$ cat src/flat_wrapper.sv
// flat-port wrapper written by rule: the top's interface ports become plain ports
module gpio_irq_ctrl_flat import gpio_pkg::*;
#(
    parameter logic [31:0] BaseAddress = 32'h0000_0000,
    parameter int          NumIO       = 32,
    parameter int          SyncStages  = 2
)
  (clk, rst, pins_in, irq, bus_interface_valid, bus_interface_write, bus_interface_addr, bus_interface_data_ctp, bus_interface_data_ptc, bus_interface_ready);
  arilla_bus_if #(.AddrWidth(32), .DataWidth(32)) bus_interface_i ();
  input  logic clk;
  input  logic rst;
  input  logic [NumIO-1:0] pins_in;
  output logic irq;
  input wire logic [$bits(bus_interface_i.valid)-1:0] bus_interface_valid;
  input wire logic [$bits(bus_interface_i.write)-1:0] bus_interface_write;
  input wire logic [$bits(bus_interface_i.addr)-1:0] bus_interface_addr;
  input wire logic [$bits(bus_interface_i.data_ctp)-1:0] bus_interface_data_ctp;
  output wire logic [$bits(bus_interface_i.data_ptc)-1:0] bus_interface_data_ptc;
  output wire logic [$bits(bus_interface_i.ready)-1:0] bus_interface_ready;
  assign bus_interface_i.valid = bus_interface_valid;
  assign bus_interface_i.write = bus_interface_write;
  assign bus_interface_i.addr = bus_interface_addr;
  assign bus_interface_i.data_ctp = bus_interface_data_ctp;
  assign bus_interface_data_ptc = bus_interface_i.data_ptc;
  assign bus_interface_ready = bus_interface_i.ready;
  gpio_irq_ctrl #(.BaseAddress(BaseAddress), .NumIO(NumIO), .SyncStages(SyncStages)) u_core (.clk(clk), .rst(rst), .pins_in(pins_in), .bus_interface(bus_interface_i), .irq(irq));
endmodule
$ cat config.mk
export PLATFORM = sky130hd
export DESIGN_NAME = gpio_irq_ctrl_flat
export DESIGN_NICKNAME = d
export VERILOG_FILES = /design/src/rtl/gpio_pkg.sv /design/src/rtl/arilla_bus_if.sv /design/src/rtl/gpio_edge_detect.sv /design/src/rtl/periph_mem_interface.sv /design/src/rtl/gpio_irq_ctrl.sv /design/src/flat_wrapper.sv
export SDC_FILE = /design/constraint.sdc
export NUM_CORES = 1
export LEC_CHECK = 0
export CORE_AREA = 5 5 161 132
export DETAILED_ROUTE_END_ITERATION = 7
export DIE_AREA = 0 0 166 137
export PLACE_DENSITY = 0.89
export RECOVER_POWER = 100
export REMOVE_ABC_BUFFERS = 1
export SYNTH_ARGS = -nofsm -noshare
export SYNTH_HDL_FRONTEND = slang
export SYNTH_SLANG_ARGS = --single-unit
$ cat constraint.sdc
create_clock -name clk -period 2.45 [get_ports clk]
set_input_delay 0.245 -clock clk [delete_from_list [all_inputs] [get_ports clk]]
set_output_delay 0.245 -clock clk [all_outputs]
set_load 0.05 [all_outputs]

## Task description
Print only what lies in the material above starting at the line with "arilla_bus_if #(.AddrWidth(32), .DataWidth(32))" and ending at the line with "export DETAILED_ROUTE_END_ITERATION = 7", every line exactly as given.

## Solved exercise
  arilla_bus_if #(.AddrWidth(32), .DataWidth(32)) bus_interface_i ();
  input  logic clk;
  input  logic rst;
  input  logic [NumIO-1:0] pins_in;
  output logic irq;
  input wire logic [$bits(bus_interface_i.valid)-1:0] bus_interface_valid;
  input wire logic [$bits(bus_interface_i.write)-1:0] bus_interface_write;
  input wire logic [$bits(bus_interface_i.addr)-1:0] bus_interface_addr;
  input wire logic [$bits(bus_interface_i.data_ctp)-1:0] bus_interface_data_ctp;
  output wire logic [$bits(bus_interface_i.data_ptc)-1:0] bus_interface_data_ptc;
  output wire logic [$bits(bus_interface_i.ready)-1:0] bus_interface_ready;
  assign bus_interface_i.valid = bus_interface_valid;
  assign bus_interface_i.write = bus_interface_write;
  assign bus_interface_i.addr = bus_interface_addr;
  assign bus_interface_i.data_ctp = bus_interface_data_ctp;
  assign bus_interface_data_ptc = bus_interface_i.data_ptc;
  assign bus_interface_ready = bus_interface_i.ready;
  gpio_irq_ctrl #(.BaseAddress(BaseAddress), .NumIO(NumIO), .SyncStages(SyncStages)) u_core (.clk(clk), .rst(rst), .pins_in(pins_in), .bus_interface(bus_interface_i), .irq(irq));
endmodule
$ cat config.mk
export PLATFORM = sky130hd
export DESIGN_NAME = gpio_irq_ctrl_flat
export DESIGN_NICKNAME = d
export VERILOG_FILES = /design/src/rtl/gpio_pkg.sv /design/src/rtl/arilla_bus_if.sv /design/src/rtl/gpio_edge_detect.sv /design/src/rtl/periph_mem_interface.sv /design/src/rtl/gpio_irq_ctrl.sv /design/src/flat_wrapper.sv
export SDC_FILE = /design/constraint.sdc
export NUM_CORES = 1
export LEC_CHECK = 0
export CORE_AREA = 5 5 161 132
export DETAILED_ROUTE_END_ITERATION = 7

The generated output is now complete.